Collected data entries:
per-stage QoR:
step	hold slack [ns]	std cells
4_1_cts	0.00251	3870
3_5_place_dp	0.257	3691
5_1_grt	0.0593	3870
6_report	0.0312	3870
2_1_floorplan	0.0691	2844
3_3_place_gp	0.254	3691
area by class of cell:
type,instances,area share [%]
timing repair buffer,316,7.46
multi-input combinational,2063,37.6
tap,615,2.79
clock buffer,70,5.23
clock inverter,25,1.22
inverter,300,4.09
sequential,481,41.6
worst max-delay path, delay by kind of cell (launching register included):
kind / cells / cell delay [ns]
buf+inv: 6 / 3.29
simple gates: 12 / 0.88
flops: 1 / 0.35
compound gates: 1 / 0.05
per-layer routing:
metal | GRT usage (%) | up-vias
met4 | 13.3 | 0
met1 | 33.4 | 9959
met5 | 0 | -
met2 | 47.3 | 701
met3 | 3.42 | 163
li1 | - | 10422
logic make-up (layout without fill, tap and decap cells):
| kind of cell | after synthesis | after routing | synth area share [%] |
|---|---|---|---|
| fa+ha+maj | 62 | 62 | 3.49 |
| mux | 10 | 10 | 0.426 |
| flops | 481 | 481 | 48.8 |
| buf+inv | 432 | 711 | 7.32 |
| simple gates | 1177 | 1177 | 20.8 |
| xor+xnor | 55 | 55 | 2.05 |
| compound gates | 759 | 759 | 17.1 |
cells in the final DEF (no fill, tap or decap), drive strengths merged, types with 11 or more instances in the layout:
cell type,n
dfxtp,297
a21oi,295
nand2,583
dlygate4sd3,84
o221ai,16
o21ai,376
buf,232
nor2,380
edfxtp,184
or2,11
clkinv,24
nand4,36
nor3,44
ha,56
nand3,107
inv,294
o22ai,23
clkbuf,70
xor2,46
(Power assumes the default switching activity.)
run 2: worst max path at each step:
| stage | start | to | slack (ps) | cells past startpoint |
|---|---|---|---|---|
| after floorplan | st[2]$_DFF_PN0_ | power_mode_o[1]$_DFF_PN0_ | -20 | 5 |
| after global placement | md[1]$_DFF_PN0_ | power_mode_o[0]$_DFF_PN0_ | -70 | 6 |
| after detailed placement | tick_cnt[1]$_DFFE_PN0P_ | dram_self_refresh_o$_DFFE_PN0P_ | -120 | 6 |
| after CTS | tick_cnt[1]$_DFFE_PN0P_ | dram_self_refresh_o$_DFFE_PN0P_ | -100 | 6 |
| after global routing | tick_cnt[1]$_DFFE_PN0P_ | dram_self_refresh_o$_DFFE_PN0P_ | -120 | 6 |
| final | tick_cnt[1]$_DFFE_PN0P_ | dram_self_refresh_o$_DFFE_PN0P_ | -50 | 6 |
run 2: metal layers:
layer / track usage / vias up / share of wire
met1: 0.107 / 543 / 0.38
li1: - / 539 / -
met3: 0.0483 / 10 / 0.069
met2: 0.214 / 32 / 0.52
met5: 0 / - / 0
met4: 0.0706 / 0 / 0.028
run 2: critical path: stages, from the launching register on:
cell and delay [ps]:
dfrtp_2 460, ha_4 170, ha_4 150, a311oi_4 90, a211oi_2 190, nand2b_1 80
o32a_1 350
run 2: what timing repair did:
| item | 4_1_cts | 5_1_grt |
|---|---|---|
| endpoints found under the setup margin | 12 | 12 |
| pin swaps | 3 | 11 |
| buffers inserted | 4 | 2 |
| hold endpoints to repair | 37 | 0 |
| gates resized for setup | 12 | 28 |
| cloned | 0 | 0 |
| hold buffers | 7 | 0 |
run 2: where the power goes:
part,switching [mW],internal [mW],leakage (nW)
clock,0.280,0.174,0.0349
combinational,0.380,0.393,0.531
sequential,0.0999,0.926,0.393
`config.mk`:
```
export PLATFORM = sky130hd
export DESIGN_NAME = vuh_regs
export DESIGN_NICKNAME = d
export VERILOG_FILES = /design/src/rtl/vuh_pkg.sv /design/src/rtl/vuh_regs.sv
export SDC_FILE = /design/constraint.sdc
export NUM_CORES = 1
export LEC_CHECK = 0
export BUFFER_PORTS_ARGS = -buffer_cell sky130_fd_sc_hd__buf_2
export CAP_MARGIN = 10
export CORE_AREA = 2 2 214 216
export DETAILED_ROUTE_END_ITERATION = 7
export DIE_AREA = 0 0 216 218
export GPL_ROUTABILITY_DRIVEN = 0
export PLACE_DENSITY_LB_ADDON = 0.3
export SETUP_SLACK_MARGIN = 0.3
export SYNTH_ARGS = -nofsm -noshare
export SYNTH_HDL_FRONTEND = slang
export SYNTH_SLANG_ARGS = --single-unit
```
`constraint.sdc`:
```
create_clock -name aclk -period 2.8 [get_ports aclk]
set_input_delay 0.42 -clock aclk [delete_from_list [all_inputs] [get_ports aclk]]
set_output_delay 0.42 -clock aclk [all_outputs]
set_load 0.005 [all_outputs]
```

What you will do -
Give the entries again, every one of them exactly.

Answer space -
per-stage QoR:
step	hold slack [ns]	std cells
4_1_cts	0.00251	3870
3_5_place_dp	0.257	3691
5_1_grt	0.0593	3870
6_report	0.0312	3870
2_1_floorplan	0.0691	2844
3_3_place_gp	0.254	3691
area by class of cell:
type,instances,area share [%]
timing repair buffer,316,7.46
multi-input combinational,2063,37.6
tap,615,2.79
clock buffer,70,5.23
clock inverter,25,1.22
inverter,300,4.09
sequential,481,41.6
worst max-delay path, delay by kind of cell (launching register included):
kind / cells / cell delay [ns]
buf+inv: 6 / 3.29
simple gates: 12 / 0.88
flops: 1 / 0.35
compound gates: 1 / 0.05
per-layer routing:
metal | GRT usage (%) | up-vias
met4 | 13.3 | 0
met1 | 33.4 | 9959
met5 | 0 | -
met2 | 47.3 | 701
met3 | 3.42 | 163
li1 | - | 10422
logic make-up (layout without fill, tap and decap cells):
| kind of cell | after synthesis | after routing | synth area share [%] |
|---|---|---|---|
| fa+ha+maj | 62 | 62 | 3.49 |
| mux | 10 | 10 | 0.426 |
| flops | 481 | 481 | 48.8 |
| buf+inv | 432 | 711 | 7.32 |
| simple gates | 1177 | 1177 | 20.8 |
| xor+xnor | 55 | 55 | 2.05 |
| compound gates | 759 | 759 | 17.1 |
cells in the final DEF (no fill, tap or decap), drive strengths merged, types with 11 or more instances in the layout:
cell type,n
dfxtp,297
a21oi,295
nand2,583
dlygate4sd3,84
o221ai,16
o21ai,376
buf,232
nor2,380
edfxtp,184
or2,11
clkinv,24
nand4,36
nor3,44
ha,56
nand3,107
inv,294
o22ai,23
clkbuf,70
xor2,46
(Power assumes the default switching activity.)
run 2: worst max path at each step:
| stage | start | to | slack (ps) | cells past startpoint |
|---|---|---|---|---|
| after floorplan | st[2]$_DFF_PN0_ | power_mode_o[1]$_DFF_PN0_ | -20 | 5 |
| after global placement | md[1]$_DFF_PN0_ | power_mode_o[0]$_DFF_PN0_ | -70 | 6 |
| after detailed placement | tick_cnt[1]$_DFFE_PN0P_ | dram_self_refresh_o$_DFFE_PN0P_ | -120 | 6 |
| after CTS | tick_cnt[1]$_DFFE_PN0P_ | dram_self_refresh_o$_DFFE_PN0P_ | -100 | 6 |
| after global routing | tick_cnt[1]$_DFFE_PN0P_ | dram_self_refresh_o$_DFFE_PN0P_ | -120 | 6 |
| final | tick_cnt[1]$_DFFE_PN0P_ | dram_self_refresh_o$_DFFE_PN0P_ | -50 | 6 |
run 2: metal layers:
layer / track usage / vias up / share of wire
met1: 0.107 / 543 / 0.38
li1: - / 539 / -
met3: 0.0483 / 10 / 0.069
met2: 0.214 / 32 / 0.52
met5: 0 / - / 0
met4: 0.0706 / 0 / 0.028
run 2: critical path: stages, from the launching register on:
cell and delay [ps]:
dfrtp_2 460, ha_4 170, ha_4 150, a311oi_4 90, a211oi_2 190, nand2b_1 80
o32a_1 350
run 2: what timing repair did:
| item | 4_1_cts | 5_1_grt |
|---|---|---|
| endpoints found under the setup margin | 12 | 12 |
| pin swaps | 3 | 11 |
| buffers inserted | 4 | 2 |
| hold endpoints to repair | 37 | 0 |
| gates resized for setup | 12 | 28 |
| cloned | 0 | 0 |
| hold buffers | 7 | 0 |
run 2: where the power goes:
part,switching [mW],internal [mW],leakage (nW)
clock,0.280,0.174,0.0349
combinational,0.380,0.393,0.531
sequential,0.0999,0.926,0.393
`config.mk`:
```
export PLATFORM = sky130hd
export DESIGN_NAME = vuh_regs
export DESIGN_NICKNAME = d
export VERILOG_FILES = /design/src/rtl/vuh_pkg.sv /design/src/rtl/vuh_regs.sv
export SDC_FILE = /design/constraint.sdc
export NUM_CORES = 1
export LEC_CHECK = 0
export BUFFER_PORTS_ARGS = -buffer_cell sky130_fd_sc_hd__buf_2
export CAP_MARGIN = 10
export CORE_AREA = 2 2 214 216
export DETAILED_ROUTE_END_ITERATION = 7
export DIE_AREA = 0 0 216 218
export GPL_ROUTABILITY_DRIVEN = 0
export PLACE_DENSITY_LB_ADDON = 0.3
export SETUP_SLACK_MARGIN = 0.3
export SYNTH_ARGS = -nofsm -noshare
export SYNTH_HDL_FRONTEND = slang
export SYNTH_SLANG_ARGS = --single-unit
```
`constraint.sdc`:
```
create_clock -name aclk -period 2.8 [get_ports aclk]
set_input_delay 0.42 -clock aclk [delete_from_list [all_inputs] [get_ports aclk]]
set_output_delay 0.42 -clock aclk [all_outputs]
set_load 0.005 [all_outputs]
```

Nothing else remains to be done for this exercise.